<file path="src/rtl/qtl_pkg.sv">
// Shared types and constants for the quoted token lexer.
package qtl_pkg;

	// Character codes used by the lexer rules
	localparam logic [7:0] ChQuote  = 8'h22;
	localparam logic [7:0] ChBslash = 8'h5C;
	localparam logic [7:0] ChHash   = 8'h23;
	localparam logic [7:0] ChNl     = 8'h0A;
	localparam logic [7:0] ChCr     = 8'h0D;
	localparam logic [7:0] ChTab    = 8'h09;
	localparam logic [7:0] ChSpace  = 8'h20;
	localparam logic [7:0] ChDot    = 8'h2E;
	localparam logic [7:0] ChColon  = 8'h3A;
	localparam logic [7:0] ChEquals = 8'h3D;
	localparam logic [7:0] ChSlash  = 8'h2F;
	localparam logic [7:0] ChDash   = 8'h2D;
	localparam logic [7:0] ChUscore = 8'h5F;

	// Bit positions of the flags on the result tuser
	localparam int UserHasChar  = 0;
	localparam int UserTokEnd   = 1;
	localparam int UserTokDisc  = 2;
	localparam int UserLineOk   = 3;
	localparam int UserW        = 4;

	// One lexer result
	typedef struct packed {
		logic       has_char;
		logic [7:0] out_char;
		logic       token_end;
		logic       token_discard;
		logic       line_done;
		logic       line_ok;
	} result_t;

endpackage

</file>
<file path="src/rtl/qtl_step.sv">
// Lexer mode and line error registers with the per-character step logic.
module qtl_step (
	input  logic                clk,
	input  logic                arst_n,
	input  logic                step_en,   // commit this character's step
	input  logic [7:0]          ch,
	input  logic                line_end,
	output qtl_pkg::result_t    res
);

	typedef enum logic [2:0] {
		MODE_BLANK   = 3'd0,
		MODE_WORD    = 3'd1,
		MODE_QUOTED  = 3'd2,
		MODE_ESCAPED = 3'd3,
		MODE_COMMENT = 3'd4
	} mode_t;

	mode_t mode_q, mode_nxt, mode_new;
	logic  err_q, err_nxt, err_new;
	logic [7:0] c;
	logic  is_word, is_blank;

	// Classify the character; a terminator acts as a newline
	always_comb begin
		c = line_end ? qtl_pkg::ChNl : ch;
		is_word = (c >= 8'h41 && c <= 8'h5A) || (c >= 8'h61 && c <= 8'h7A) ||
			(c >= 8'h30 && c <= 8'h39) || c == qtl_pkg::ChDot ||
			c == qtl_pkg::ChColon || c == qtl_pkg::ChEquals ||
			c == qtl_pkg::ChSlash || c == qtl_pkg::ChDash ||
			c == qtl_pkg::ChUscore;
		is_blank = c == qtl_pkg::ChSpace || c == qtl_pkg::ChTab ||
			c == qtl_pkg::ChCr || c == qtl_pkg::ChNl;
	end

	// Advance the lexer by one character
	always_comb begin
		mode_new = mode_q;
		err_new  = err_q;
		res      = '0;
		if (!err_q) begin
			case (mode_q)
				MODE_BLANK: begin
					if (is_word) begin
						mode_new     = MODE_WORD;
						res.has_char = 1'b1;
						res.out_char = c;
					end else if (c == qtl_pkg::ChQuote) begin
						mode_new = MODE_QUOTED;
					end else if (is_blank) begin
						mode_new = MODE_BLANK;
					end else if (c == qtl_pkg::ChHash) begin
						mode_new = MODE_COMMENT;
					end else begin
						err_new = 1'b1;
					end
				end
				MODE_WORD: begin
					if (is_word) begin
						res.has_char = 1'b1;
						res.out_char = c;
					end else if (is_blank) begin
						res.token_end = 1'b1;
						mode_new      = MODE_BLANK;
					end else if (c == qtl_pkg::ChHash) begin
						res.token_discard = 1'b1;
						mode_new          = MODE_COMMENT;
					end else begin
						err_new = 1'b1;
					end
				end
				MODE_QUOTED: begin
					if (c == qtl_pkg::ChQuote) begin
						res.token_end = 1'b1;
						mode_new      = MODE_BLANK;
					end else if (c == qtl_pkg::ChBslash) begin
						mode_new = MODE_ESCAPED;
					end else begin
						res.has_char = 1'b1;
						res.out_char = c;
					end
				end
				MODE_ESCAPED: begin
					res.has_char = 1'b1;
					res.out_char = c;
					mode_new     = MODE_QUOTED;
				end
				MODE_COMMENT: begin
					mode_new = MODE_COMMENT;
				end
				default: begin
					mode_new = MODE_BLANK;
				end
			endcase
		end
		// Report the line and start the next one clean
		mode_nxt = mode_new;
		err_nxt  = err_new;
		if (line_end) begin
			res.line_done = 1'b1;
			res.line_ok   = !err_new &&
				(mode_new == MODE_BLANK || mode_new == MODE_COMMENT);
			mode_nxt      = MODE_BLANK;
			err_nxt       = 1'b0;
		end
	end

	// Hold mode and sticky error between characters
	always_ff @(posedge clk or negedge arst_n) begin
		if (!arst_n) begin
			mode_q <= MODE_BLANK;
			err_q  <= 1'b0;
		end else if (step_en) begin
			mode_q <= mode_nxt;
			err_q  <= err_nxt;
		end
	end

endmodule

</file>
<file path="src/rtl/quoted_token_lexer_unit.sv">
// Quoted token lexer: the input transaction is registered in stage 1 and the lexer result in stage 2.
// Throughput one character per clock while no result stalls; the lexer mode register closes
// the per-character loop. A stalled result holds the step, and stage 1 still takes one
// more input transaction before the input stalls.
// Reset clears both stage valids, sets the mode to blank and clears the line error.
// A result is presented on the master side until it is taken.
module quoted_token_lexer_unit (
	input  logic                         clk,
	input  logic                         arst_n,
	input  logic                         s_tvalid,
	output logic                         s_tready,
	input  logic [7:0]                   s_tdata,  // [7:0] ch
	input  logic                         s_tlast,  // line_end
	output logic                         m_tvalid,
	input  logic                         m_tready,
	output logic [7:0]                   m_tdata,  // [7:0] out_char
	output logic [qtl_pkg::UserW-1:0]    m_tuser,  // has_char, token_end, token_discard, line_ok
	output logic                         m_tlast   // line_done
);

	logic             valid_s1, valid_s2;
	logic [7:0]       ch_s1;
	logic             eol_s1;
	qtl_pkg::result_t res_step, res_s2;
	logic             adv_s2, step_en;

	// Move stage 1 on whenever the result register is free or being drained
	assign adv_s2   = !valid_s2 || m_tready;
	assign s_tready = !valid_s1 || adv_s2;
	assign step_en  = valid_s1 && adv_s2;

	qtl_step u_step (
		.clk      (clk),
		.arst_n   (arst_n),
		.step_en  (step_en),
		.ch       (ch_s1),
		.line_end (eol_s1),
		.res      (res_step)
	);

	// Stage valids
	always_ff @(posedge clk or negedge arst_n) begin
		if (!arst_n) begin
			valid_s1 <= 1'b0;
			valid_s2 <= 1'b0;
		end else begin
			if (s_tready)
				valid_s1 <= s_tvalid;
			if (adv_s2)
				valid_s2 <= valid_s1;
		end
	end

	// Capture input transaction and lexer result
	always_ff @(posedge clk) begin
		if (s_tready && s_tvalid) begin
			ch_s1  <= s_tdata;
			eol_s1 <= s_tlast;
		end
		if (step_en)
			res_s2 <= res_step;
	end

	// Drive the result channel
	assign m_tvalid = valid_s2;
	assign m_tdata  = res_s2.out_char;
	assign m_tlast  = res_s2.line_done;
	always_comb begin
		m_tuser                       = '0;
		m_tuser[qtl_pkg::UserHasChar] = res_s2.has_char;
		m_tuser[qtl_pkg::UserTokEnd]  = res_s2.token_end;
		m_tuser[qtl_pkg::UserTokDisc] = res_s2.token_discard;
		m_tuser[qtl_pkg::UserLineOk]  = res_s2.line_ok;
	end

endmodule

</file>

+++

• [Problem] Retype all of the material above with every character intact.

• [Answer to this exercise]
<file path="src/rtl/qtl_pkg.sv">
// Shared types and constants for the quoted token lexer.
package qtl_pkg;

	// Character codes used by the lexer rules
	localparam logic [7:0] ChQuote  = 8'h22;
	localparam logic [7:0] ChBslash = 8'h5C;
	localparam logic [7:0] ChHash   = 8'h23;
	localparam logic [7:0] ChNl     = 8'h0A;
	localparam logic [7:0] ChCr     = 8'h0D;
	localparam logic [7:0] ChTab    = 8'h09;
	localparam logic [7:0] ChSpace  = 8'h20;
	localparam logic [7:0] ChDot    = 8'h2E;
	localparam logic [7:0] ChColon  = 8'h3A;
	localparam logic [7:0] ChEquals = 8'h3D;
	localparam logic [7:0] ChSlash  = 8'h2F;
	localparam logic [7:0] ChDash   = 8'h2D;
	localparam logic [7:0] ChUscore = 8'h5F;

	// Bit positions of the flags on the result tuser
	localparam int UserHasChar  = 0;
	localparam int UserTokEnd   = 1;
	localparam int UserTokDisc  = 2;
	localparam int UserLineOk   = 3;
	localparam int UserW        = 4;

	// One lexer result
	typedef struct packed {
		logic       has_char;
		logic [7:0] out_char;
		logic       token_end;
		logic       token_discard;
		logic       line_done;
		logic       line_ok;
	} result_t;

endpackage

</file>
<file path="src/rtl/qtl_step.sv">
// Lexer mode and line error registers with the per-character step logic.
module qtl_step (
	input  logic                clk,
	input  logic                arst_n,
	input  logic                step_en,   // commit this character's step
	input  logic [7:0]          ch,
	input  logic                line_end,
	output qtl_pkg::result_t    res
);

	typedef enum logic [2:0] {
		MODE_BLANK   = 3'd0,
		MODE_WORD    = 3'd1,
		MODE_QUOTED  = 3'd2,
		MODE_ESCAPED = 3'd3,
		MODE_COMMENT = 3'd4
	} mode_t;

	mode_t mode_q, mode_nxt, mode_new;
	logic  err_q, err_nxt, err_new;
	logic [7:0] c;
	logic  is_word, is_blank;

	// Classify the character; a terminator acts as a newline
	always_comb begin
		c = line_end ? qtl_pkg::ChNl : ch;
		is_word = (c >= 8'h41 && c <= 8'h5A) || (c >= 8'h61 && c <= 8'h7A) ||
			(c >= 8'h30 && c <= 8'h39) || c == qtl_pkg::ChDot ||
			c == qtl_pkg::ChColon || c == qtl_pkg::ChEquals ||
			c == qtl_pkg::ChSlash || c == qtl_pkg::ChDash ||
			c == qtl_pkg::ChUscore;
		is_blank = c == qtl_pkg::ChSpace || c == qtl_pkg::ChTab ||
			c == qtl_pkg::ChCr || c == qtl_pkg::ChNl;
	end

	// Advance the lexer by one character
	always_comb begin
		mode_new = mode_q;
		err_new  = err_q;
		res      = '0;
		if (!err_q) begin
			case (mode_q)
				MODE_BLANK: begin
					if (is_word) begin
						mode_new     = MODE_WORD;
						res.has_char = 1'b1;
						res.out_char = c;
					end else if (c == qtl_pkg::ChQuote) begin
						mode_new = MODE_QUOTED;
					end else if (is_blank) begin
						mode_new = MODE_BLANK;
					end else if (c == qtl_pkg::ChHash) begin
						mode_new = MODE_COMMENT;
					end else begin
						err_new = 1'b1;
					end
				end
				MODE_WORD: begin
					if (is_word) begin
						res.has_char = 1'b1;
						res.out_char = c;
					end else if (is_blank) begin
						res.token_end = 1'b1;
						mode_new      = MODE_BLANK;
					end else if (c == qtl_pkg::ChHash) begin
						res.token_discard = 1'b1;
						mode_new          = MODE_COMMENT;
					end else begin
						err_new = 1'b1;
					end
				end
				MODE_QUOTED: begin
					if (c == qtl_pkg::ChQuote) begin
						res.token_end = 1'b1;
						mode_new      = MODE_BLANK;
					end else if (c == qtl_pkg::ChBslash) begin
						mode_new = MODE_ESCAPED;
					end else begin
						res.has_char = 1'b1;
						res.out_char = c;
					end
				end
				MODE_ESCAPED: begin
					res.has_char = 1'b1;
					res.out_char = c;
					mode_new     = MODE_QUOTED;
				end
				MODE_COMMENT: begin
					mode_new = MODE_COMMENT;
				end
				default: begin
					mode_new = MODE_BLANK;
				end
			endcase
		end
		// Report the line and start the next one clean
		mode_nxt = mode_new;
		err_nxt  = err_new;
		if (line_end) begin
			res.line_done = 1'b1;
			res.line_ok   = !err_new &&
				(mode_new == MODE_BLANK || mode_new == MODE_COMMENT);
			mode_nxt      = MODE_BLANK;
			err_nxt       = 1'b0;
		end
	end

	// Hold mode and sticky error between characters
	always_ff @(posedge clk or negedge arst_n) begin
		if (!arst_n) begin
			mode_q <= MODE_BLANK;
			err_q  <= 1'b0;
		end else if (step_en) begin
			mode_q <= mode_nxt;
			err_q  <= err_nxt;
		end
	end

endmodule

</file>
<file path="src/rtl/quoted_token_lexer_unit.sv">
// Quoted token lexer: the input transaction is registered in stage 1 and the lexer result in stage 2.
// Throughput one character per clock while no result stalls; the lexer mode register closes
// the per-character loop. A stalled result holds the step, and stage 1 still takes one
// more input transaction before the input stalls.
// Reset clears both stage valids, sets the mode to blank and clears the line error.
// A result is presented on the master side until it is taken.
module quoted_token_lexer_unit (
	input  logic                         clk,
	input  logic                         arst_n,
	input  logic                         s_tvalid,
	output logic                         s_tready,
	input  logic [7:0]                   s_tdata,  // [7:0] ch
	input  logic                         s_tlast,  // line_end
	output logic                         m_tvalid,
	input  logic                         m_tready,
	output logic [7:0]                   m_tdata,  // [7:0] out_char
	output logic [qtl_pkg::UserW-1:0]    m_tuser,  // has_char, token_end, token_discard, line_ok
	output logic                         m_tlast   // line_done
);

	logic             valid_s1, valid_s2;
	logic [7:0]       ch_s1;
	logic             eol_s1;
	qtl_pkg::result_t res_step, res_s2;
	logic             adv_s2, step_en;

	// Move stage 1 on whenever the result register is free or being drained
	assign adv_s2   = !valid_s2 || m_tready;
	assign s_tready = !valid_s1 || adv_s2;
	assign step_en  = valid_s1 && adv_s2;

	qtl_step u_step (
		.clk      (clk),
		.arst_n   (arst_n),
		.step_en  (step_en),
		.ch       (ch_s1),
		.line_end (eol_s1),
		.res      (res_step)
	);

	// Stage valids
	always_ff @(posedge clk or negedge arst_n) begin
		if (!arst_n) begin
			valid_s1 <= 1'b0;
			valid_s2 <= 1'b0;
		end else begin
			if (s_tready)
				valid_s1 <= s_tvalid;
			if (adv_s2)
				valid_s2 <= valid_s1;
		end
	end

	// Capture input transaction and lexer result
	always_ff @(posedge clk) begin
		if (s_tready && s_tvalid) begin
			ch_s1  <= s_tdata;
			eol_s1 <= s_tlast;
		end
		if (step_en)
			res_s2 <= res_step;
	end

	// Drive the result channel
	assign m_tvalid = valid_s2;
	assign m_tdata  = res_s2.out_char;
	assign m_tlast  = res_s2.line_done;
	always_comb begin
		m_tuser                       = '0;
		m_tuser[qtl_pkg::UserHasChar] = res_s2.has_char;
		m_tuser[qtl_pkg::UserTokEnd]  = res_s2.token_end;
		m_tuser[qtl_pkg::UserTokDisc] = res_s2.token_discard;
		m_tuser[qtl_pkg::UserLineOk]  = res_s2.line_ok;
	end

endmodule

</file>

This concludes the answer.